Risks and predictors of readmission for a mental disorder during the postpartum period.
作者信息
Munk-Olsen Trine, Laursen Thomas Munk, Mendelson Tamar, Pedersen Carsten B, Mors Ole, Mortensen Preben Bo
机构信息
National Centre for Register-Based Research, University of Aarhus, Taasingegade 1, Aarhus C, Denmark.
出版信息
Arch Gen Psychiatry. 2009 Feb;66(2):189-95. doi: 10.1001/archgenpsychiatry.2008.528.
CONTEXT
It has been suggested that the risk of inpatient psychiatric readmissions is elevated during the postpartum period.

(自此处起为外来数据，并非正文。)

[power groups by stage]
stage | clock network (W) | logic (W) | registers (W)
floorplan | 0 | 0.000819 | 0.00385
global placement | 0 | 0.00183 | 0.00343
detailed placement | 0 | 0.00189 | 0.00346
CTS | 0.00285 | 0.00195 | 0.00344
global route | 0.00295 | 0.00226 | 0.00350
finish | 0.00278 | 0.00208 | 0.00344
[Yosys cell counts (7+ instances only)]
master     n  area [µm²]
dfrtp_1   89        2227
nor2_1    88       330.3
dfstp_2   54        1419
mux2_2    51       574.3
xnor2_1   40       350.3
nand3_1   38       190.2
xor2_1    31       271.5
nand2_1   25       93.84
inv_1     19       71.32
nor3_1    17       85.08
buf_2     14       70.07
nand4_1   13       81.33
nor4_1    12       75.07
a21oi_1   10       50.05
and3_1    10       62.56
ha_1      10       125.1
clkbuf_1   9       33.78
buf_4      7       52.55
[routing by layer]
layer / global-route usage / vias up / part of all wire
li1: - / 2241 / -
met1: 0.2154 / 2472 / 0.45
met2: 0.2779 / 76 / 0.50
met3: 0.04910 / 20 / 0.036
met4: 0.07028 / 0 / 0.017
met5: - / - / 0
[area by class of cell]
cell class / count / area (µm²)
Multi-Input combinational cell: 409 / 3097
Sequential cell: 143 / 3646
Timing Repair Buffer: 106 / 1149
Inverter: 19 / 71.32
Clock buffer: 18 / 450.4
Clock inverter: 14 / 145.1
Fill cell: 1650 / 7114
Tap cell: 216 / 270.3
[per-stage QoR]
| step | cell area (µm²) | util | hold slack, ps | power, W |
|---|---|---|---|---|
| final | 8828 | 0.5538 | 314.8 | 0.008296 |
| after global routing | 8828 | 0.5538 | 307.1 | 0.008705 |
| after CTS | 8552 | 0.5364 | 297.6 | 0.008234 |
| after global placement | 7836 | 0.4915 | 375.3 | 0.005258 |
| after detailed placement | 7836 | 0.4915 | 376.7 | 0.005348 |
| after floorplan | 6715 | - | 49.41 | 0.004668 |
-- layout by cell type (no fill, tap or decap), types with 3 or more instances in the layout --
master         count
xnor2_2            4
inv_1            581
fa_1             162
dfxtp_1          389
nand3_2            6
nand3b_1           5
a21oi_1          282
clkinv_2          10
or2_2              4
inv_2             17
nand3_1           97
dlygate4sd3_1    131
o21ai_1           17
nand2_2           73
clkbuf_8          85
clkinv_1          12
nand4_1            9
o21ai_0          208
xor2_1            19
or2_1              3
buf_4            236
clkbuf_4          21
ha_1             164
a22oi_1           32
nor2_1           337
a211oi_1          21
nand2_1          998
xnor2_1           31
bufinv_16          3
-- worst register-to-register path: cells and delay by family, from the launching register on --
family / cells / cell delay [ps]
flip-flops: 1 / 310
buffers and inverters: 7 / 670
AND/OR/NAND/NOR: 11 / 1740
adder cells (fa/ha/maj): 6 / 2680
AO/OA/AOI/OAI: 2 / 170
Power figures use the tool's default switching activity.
===== config.mk =====
export PLATFORM = sky130hd
export DESIGN_NAME = ili_reset_seq
export DESIGN_NICKNAME = d
export VERILOG_FILES = /design/src/rtl/ili_reset_seq.sv
export SDC_FILE = /design/constraint.sdc
export NUM_CORES = 1
export LEC_CHECK = 0
export CAP_MARGIN = 20
export CORE_MARGIN = 2
export CORE_UTILIZATION = 47
export DETAILED_ROUTE_END_ITERATION = 12
export HOLD_SLACK_MARGIN = 0.05
export PLACE_DENSITY = 0.81
export SLEW_MARGIN = 40
export SYNTH_ARGS = -nofsm -noshare
export SYNTH_HDL_FRONTEND = slang
export SYNTH_SLANG_ARGS = --single-unit
export TNS_END_PERCENT = 20

===== constraint.sdc =====
create_clock -name clk -period 2.3 [get_ports clk]
set_clock_uncertainty 0.05 [all_clocks]
set_input_delay 0.345 -clock clk [delete_from_list [all_inputs] [get_ports clk]]
set_output_delay 0.345 -clock clk [all_outputs]
set_load 0.05 [all_outputs]

===== src/rtl/ili_reset_seq.sv =====
// ILI9341 RESX sequencer: guaranteed low pulse, then a recovery wait, with status and
// soft-trigger registers on a 4-word Avalon-MM slave.
module ili_reset_seq #(
  parameter int unsigned RST_LOW_CYCLES  = 500,
  parameter int unsigned RST_WAIT_CYCLES = 6000000,
  parameter int unsigned CNT_W           = 23
) (
  input  logic        clk,
  input  logic        reset_n,
  input  logic        rst_req_n,
  input  logic [1:0]  address,
  input  logic        chipselect,
  input  logic        write_n,
  input  logic [31:0] writedata,
  output logic [31:0] readdata,
  output logic        lcd_rst_n,
  output logic        ready,
  output logic        irq
);

  typedef enum logic [1:0] {
    StHold  = 2'd0,
    StPulse = 2'd1,
    StWait  = 2'd2,
    StReady = 2'd3
  } state_e;

  localparam logic [CNT_W-1:0] LowLast  = CNT_W'(RST_LOW_CYCLES - 1);
  localparam logic [CNT_W-1:0] WaitLast = CNT_W'(RST_WAIT_CYCLES - 1);
  localparam logic [CNT_W-1:0] CntOne   = CNT_W'(1);

  state_e           state_q;
  logic [CNT_W-1:0] cnt_q;
  logic             done_flag_q;
  logic             irq_en_q;
  logic [7:0]       seq_count_q;

  logic wr_en;
  logic soft_trig;
  logic flag_wr;
  logic seq_done;
  logic unused_wdata;

  assign wr_en        = chipselect & ~write_n;
  assign soft_trig    = wr_en & (address == 2'd1) & writedata[0];
  assign flag_wr      = wr_en & (address == 2'd3);
  assign unused_wdata = ^writedata[31:2];

  // Completion only counts when neither the PIO nor a soft trigger pre-empts it.
  assign seq_done = rst_req_n & ~soft_trig & (state_q == StWait) & (cnt_q == WaitLast);

  always_ff @(posedge clk or negedge reset_n) begin
    if (!reset_n) begin
      state_q     <= StPulse;
      cnt_q       <= '0;
      lcd_rst_n   <= 1'b0;
      ready       <= 1'b0;
      done_flag_q <= 1'b0;
      irq_en_q    <= 1'b0;
      seq_count_q <= 8'd0;
    end else begin
      if (!rst_req_n) begin
        state_q   <= StHold;
        cnt_q     <= '0;
        lcd_rst_n <= 1'b0;
        ready     <= 1'b0;
      end else if ((state_q == StHold) || soft_trig) begin
        // Every release or restart re-applies the full minimum low time.
        state_q   <= StPulse;
        cnt_q     <= '0;
        lcd_rst_n <= 1'b0;
        ready     <= 1'b0;
      end else begin
        case (state_q)
          StPulse: begin
            if (cnt_q == LowLast) begin
              state_q   <= StWait;
              cnt_q     <= '0;
              lcd_rst_n <= 1'b1;
            end else begin
              cnt_q <= cnt_q + CntOne;
            end
          end
          StWait: begin
            if (cnt_q == WaitLast) begin
              state_q <= StReady;
              cnt_q   <= '0;
              ready   <= 1'b1;
            end else begin
              cnt_q <= cnt_q + CntOne;
            end
          end
          default: ;
        endcase
      end

      if (flag_wr) begin
        irq_en_q <= writedata[1];
      end

      if (seq_done) begin
        done_flag_q <= 1'b1;
        seq_count_q <= seq_count_q + 8'd1;
      end else if (flag_wr && writedata[0]) begin
        done_flag_q <= 1'b0;
      end
    end
  end

  always_comb begin
    readdata = '0;
    case (address)
      2'd0:    readdata = {28'b0, state_q, lcd_rst_n, ready};
      2'd2:    readdata = {24'b0, seq_count_q};
      2'd3:    readdata = {30'b0, irq_en_q, done_flag_q};
      default: readdata = '0;
    endcase
  end

  assign irq = done_flag_q & irq_en_q;

endmodule


==> qor.csv <==
stage,metric,value,unit
finish,stdcell_area,2756,sq um
timing,worstMarginPinSlew,0.5019,ns
cts,path_clk_slew,0.07,ns
logic_synthesis,yosys.area.top_type,dfrtp_1,
logic_synthesis,ys_warn_count,0,
drt,drt_iter0_drc,95,
logic_synthesis,synth_edf_count,0,
drt,vias,1867,
logic_synthesis,yosysUniqueCellTypes,50,
floorplanning,core-area,4755,sq um
drt,wl_per_cell,13.60,um
setup_path,r2r_end,seq_count_q[1],
floorplanning,die_x,74.58,um
cts,root_buffer,clkbuf_8,
logic_synthesis,synth.avg_cell_area,9.516,sq um
timing,post-route-min-period,2.069,ns
finish,drive_gt1_share,15.64,%
floorplanning,dieArea,5561,sq um
drt,via_per_inst,5.459,
power,p_total,1.341,mW
cts,postCtsSetupBuffers,0,
cts,clk_path_buf_depth,2,
timing,maxSlewViolCount,0,
setup_path,cp_max_fo,9,
floorplanning,die_h,74.58,um
finish,diodes,0,
global_routing,grt_max_degree,38,
drt,drc,0,
drt,dr.pass1.iters,5,
setup_path,cp.arrival,2.20,ns
setup_path,worstReg2RegStart,cnt_q[12],
finish,areaGrowthSynthToFinish,17.74,%
setup_path,criticalPathCategory,flop to flop,
logic_synthesis,ys_seq_area_share,39.60,%
drt,drt_wl_total,4.651,mm
place,dp_hpwl,3.469,mm
logic_synthesis,syn-cell-area,2341,sq um
drt,final_antenna_net_count,0,
setup_path,cp.required,2.43,ns
timing,hold_violations,0,
logic_synthesis,async_flop_share,100.0,%
setup_path,worst-r2r-setup-slack,0.23,ns
cts,h-tree-depth,2,
power,p_per_area,486.7,nW/um^2
cts,insertion_delay,0.29,ns
logic_synthesis,synth-seq-cells,37,
floorplanning,rows,25,
logic_synthesis,netlist_instances,246,
place,place_area,2646,sq um
global_routing,grt_pass1_wl,7.914,mm
job,drv_cap,0,
timing,fin_crit_sh,89.94,%
timing,rsz0062_at_grt,false,
logic_synthesis,yosys-top-cells-area,"dfrtp_1 38%, buf_4 8.7%, xnor2_1 5.6%, nand4_1 3.7%, nor2_1 3.5%",
timing,fin_tns_setup,0,ns
finish,nNetsFinal,315,
global_routing,antenna_found_initial,0,
floorplanning,start_util,49.24,%
global_routing,grt_pass1_vias,1705,
cts,clkSinkCount,37,
min_path,min_path_type,primary input to asynchronous set/reset pin,
power,p_leak,1.185,nW
global_routing,globalRouteOverflowTotal,0,
setup_path,cp-end-kind,flop,
global_routing,track_usage,18.77,%
place,port_buffers,19,
cts,cts_tree,built,
timing,setup_violations,0,
outcome,status,finished clean,
logic_synthesis,synth-main-ff-cell,dfrtp_1,
floorplanning,ioPinCount,74,
setup_path,r2r_cells,5,
logic_synthesis,synth_commonest_cells,"36 x dfrtp_1, 27 x buf_4, 22 x nor2_1",
timing,max_freq,483.4,MHz
power,ir_worst_vdd,362.8,uV
logic_synthesis,yosysTopAreaCellShare,38.48,%
logic_synthesis,yosysMostFrequentCell,dfrtp_1,
place,gp_congestion,0.9069,
timing,max_slew_margin,66.44,%
setup_path,worstSetupStartpointType,flop,
cts,numCtsBuffers,5,
-- cells by family (layout without fill, tap and decap cells) --
| family | count (synthesis) | after routing | share of synthesized area [%] |
|---|---|---|---|
| XOR/XNOR | 22 | 22 | 8.231 |
| AND/OR/NAND/NOR | 110 | 110 | 27.20 |
| other | 1 | 24 | 0.1602 |
| flip-flops | 37 | 37 | 39.60 |
| AO/OA/AOI/OAI | 32 | 32 | 10.80 |
| buffers and inverters | 36 | 42 | 10.26 |
| multiplexers | 6 | 6 | 2.672 |
| adder cells (fa/ha/maj) | 2 | 2 | 1.069 |
-- report_power, final --
| part | switching, mW | internal [mW] |
|---|---|---|
| clock network | 0.231 | 0.271 |
| logic | 0.134 | 0.0404 |
| registers | 0.00789 | 0.658 |
| total | 0.373 | 0.969 |
-- per-stage QoR --
stage / setup WS [ns] / hold WS [ns] / cells / util [%]
2_1_floorplan: 0.05354 / -0.0005911 / 269 / -
3_3_place_gp: 0.07491 / 0.4053 / 334 / 55.66
3_5_place_dp: 0.02212 / 0.4292 / 334 / 55.66
4_1_cts: 0.1954 / 0.4357 / 342 / 57.79
5_1_grt: 0.04531 / 0.4619 / 342 / 57.97
6_report: 0.2314 / 0.4278 / 342 / 57.97
-- placed cells by master (no fill, tap or decap), drive strengths merged, types with 2 or more instances in the layout --
cell / n
o2111ai: 2
o221a: 2
or3: 6
nor2: 22
xnor2: 15
inv: 2
nand2: 14
nand2b: 3
a21o: 5
nand4: 15
nand3b: 2
nor3: 6
nor4: 5
and2: 7
nor2b: 2
and3: 5
mux2: 2
mux2i: 4
conb: 24
clkbuf: 7
ha: 2
clkdlybuf4s50: 11
a21oi: 4
dfrtp: 36
buf: 21
nor4b: 5
xor2: 7
a221oi: 2
o21ai: 8
o21a: 2
nand3: 12
-- worst max-delay path: stages, from the launching register on --
cell and delay, ns:
dfrtp_1 0.45, nor4b_1 0.31, nand2_1 0.27, nor4_4 0.33, buf_4 0.21, mux2_2 0.33
-- sequential cells by signal (all words and copies together), names as in the netlist --
name / cells
seq_count_q: 8
lcd_rst_n: 1
done_flag_q: 1
irq_en_q: 1
cnt_q: 23
state_q: 2
ready: 1
-- per-layer routing --
layer,share of wire (%),GRT usage [%]
met4,2.2,6.746
met3,5.8,4.607
met1,43,23.90
met2,49,31.17
met5,0,0
-- what timing repair did --
item / 4_1_cts / 5_1_grt
gates resized for setup: 0 / 1
endpoints found under the hold margin: 0 / 0
hold buffers: 0 / 0
setup endpoints to repair: 0 / 6
-- worst max path at each step --
stage / from / endpoint / slack, ns / cells past startpoint
2_1_floorplan: ready / readdata[0] / 0.05 / 2
3_3_place_gp: address[0] / cnt_q[3] / 0.07 / 6
3_5_place_dp: address[0] / cnt_q[18] / 0.02 / 7
4_1_cts: cnt_q[12] / cnt_q[18] / 0.20 / 6
5_1_grt: cnt_q[0] / cnt_q[16] / 0.05 / 7
6_report: cnt_q[12] / seq_count_q[1] / 0.23 / 5
-- cell type report --
cell class	count	area, sq um
fillers	416	1998
multi-input cells	196	1269
flip-flops and latches	37	927.1
repair buffers	32	367.9
clock buffers	7	96.34
well taps	67	83.83
inverters	2	7.507
clock inverters	1	5.005
Power figures use the tool's default switching activity.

To our knowledge, no prior study has compared mothers and nonmothers to determine whether the risk of readmission differs between these 2 groups of women.
OBJECTIVES
To compare mothers and nonmothers to assess whether childbirth increases the risk for psychiatric readmission and to identify predictors of psychiatric readmission during the postpartum period.
DESIGN
A population-based cohort study merging data from the Danish Civil Registration System and the Danish Psychiatric Central Register.
SETTING
The population of Denmark.
PARTICIPANTS
Two partly overlapping study populations included a total of 28 124 women, 10 218 of whom were mothers, who were followed up from January 1, 1973, through June 30, 2005. Main Outcome Measure Readmission rates to psychiatric hospitals during the 12 months after childbirth (first live-born child).
RESULTS
The period of highest risk of psychiatric readmission in new mothers was 10 to 19 days post partum (relative risk [RR], 2.71; 95% confidence interval [CI], 1.68-4.37), and the period of lowest risk was during pregnancy (0.54; 0.43-0.69). Childbirth was associated with an increased risk of readmission during the first postpartum month, after which risk for readmission was higher among nonmothers (RR, 1.53; 95% CI, 1.31-1.80). A previous diagnosis of bipolar affective disorder was the strongest predictor of readmissions 10 to 19 days post partum (RR, 37.22; 95% CI, 13.58-102.04). In all, 26.9% of mothers with this diagnosis were readmitted within the first postpartum year.
CONCLUSIONS
Mothers with mental disorders have lower readmission rates compared with women with mental disorders who do not have children. However, the first month after childbirth is associated with increased risk of psychiatric readmission, and women with a history of bipolar affective disorder are at particular risk of postpartum psychiatric readmissions.
背景
有人提出产后期间住院精神病患者再次入院的风险会升高。据我们所知,此前尚无研究比较母亲和非母亲群体,以确定这两组女性的再入院风险是否存在差异。
目的
比较母亲和非母亲群体,评估分娩是否会增加精神病再入院风险,并确定产后期间精神病再入院的预测因素。
设计
一项基于人群的队列研究,合并丹麦民事登记系统和丹麦精神病学中央登记处的数据。
地点
丹麦人口。
参与者
两个部分重叠的研究人群共纳入28124名女性,其中10218名是母亲,从1973年1月1日至2005年6月30日进行随访。主要结局指标为分娩(第一个活产婴儿)后12个月内精神病医院的再入院率。
结果
初产妇精神病再入院风险最高的时期是产后10至19天(相对风险[RR],2.71;95%置信区间[CI],1.68 - 4.37),风险最低的时期是孕期(0.54;0.43 - 0.69)。分娩与产后第一个月内再入院风险增加相关,此后非母亲的再入院风险更高(RR,1.53;95% CI,1.31 - 1.80)。既往诊断为双相情感障碍是产后10至19天再入院的最强预测因素(RR,37.22;95% CI,13.58 - 102.04)。总体而言,有此诊断的母亲中26.9%在产后第一年内再次入院。
结论
与无子女的精神障碍女性相比,患有精神障碍的母亲再入院率较低。然而,分娩后的第一个月与精神病再入院风险增加相关,有双相情感障碍病史的女性产后精神病再入院风险尤其高。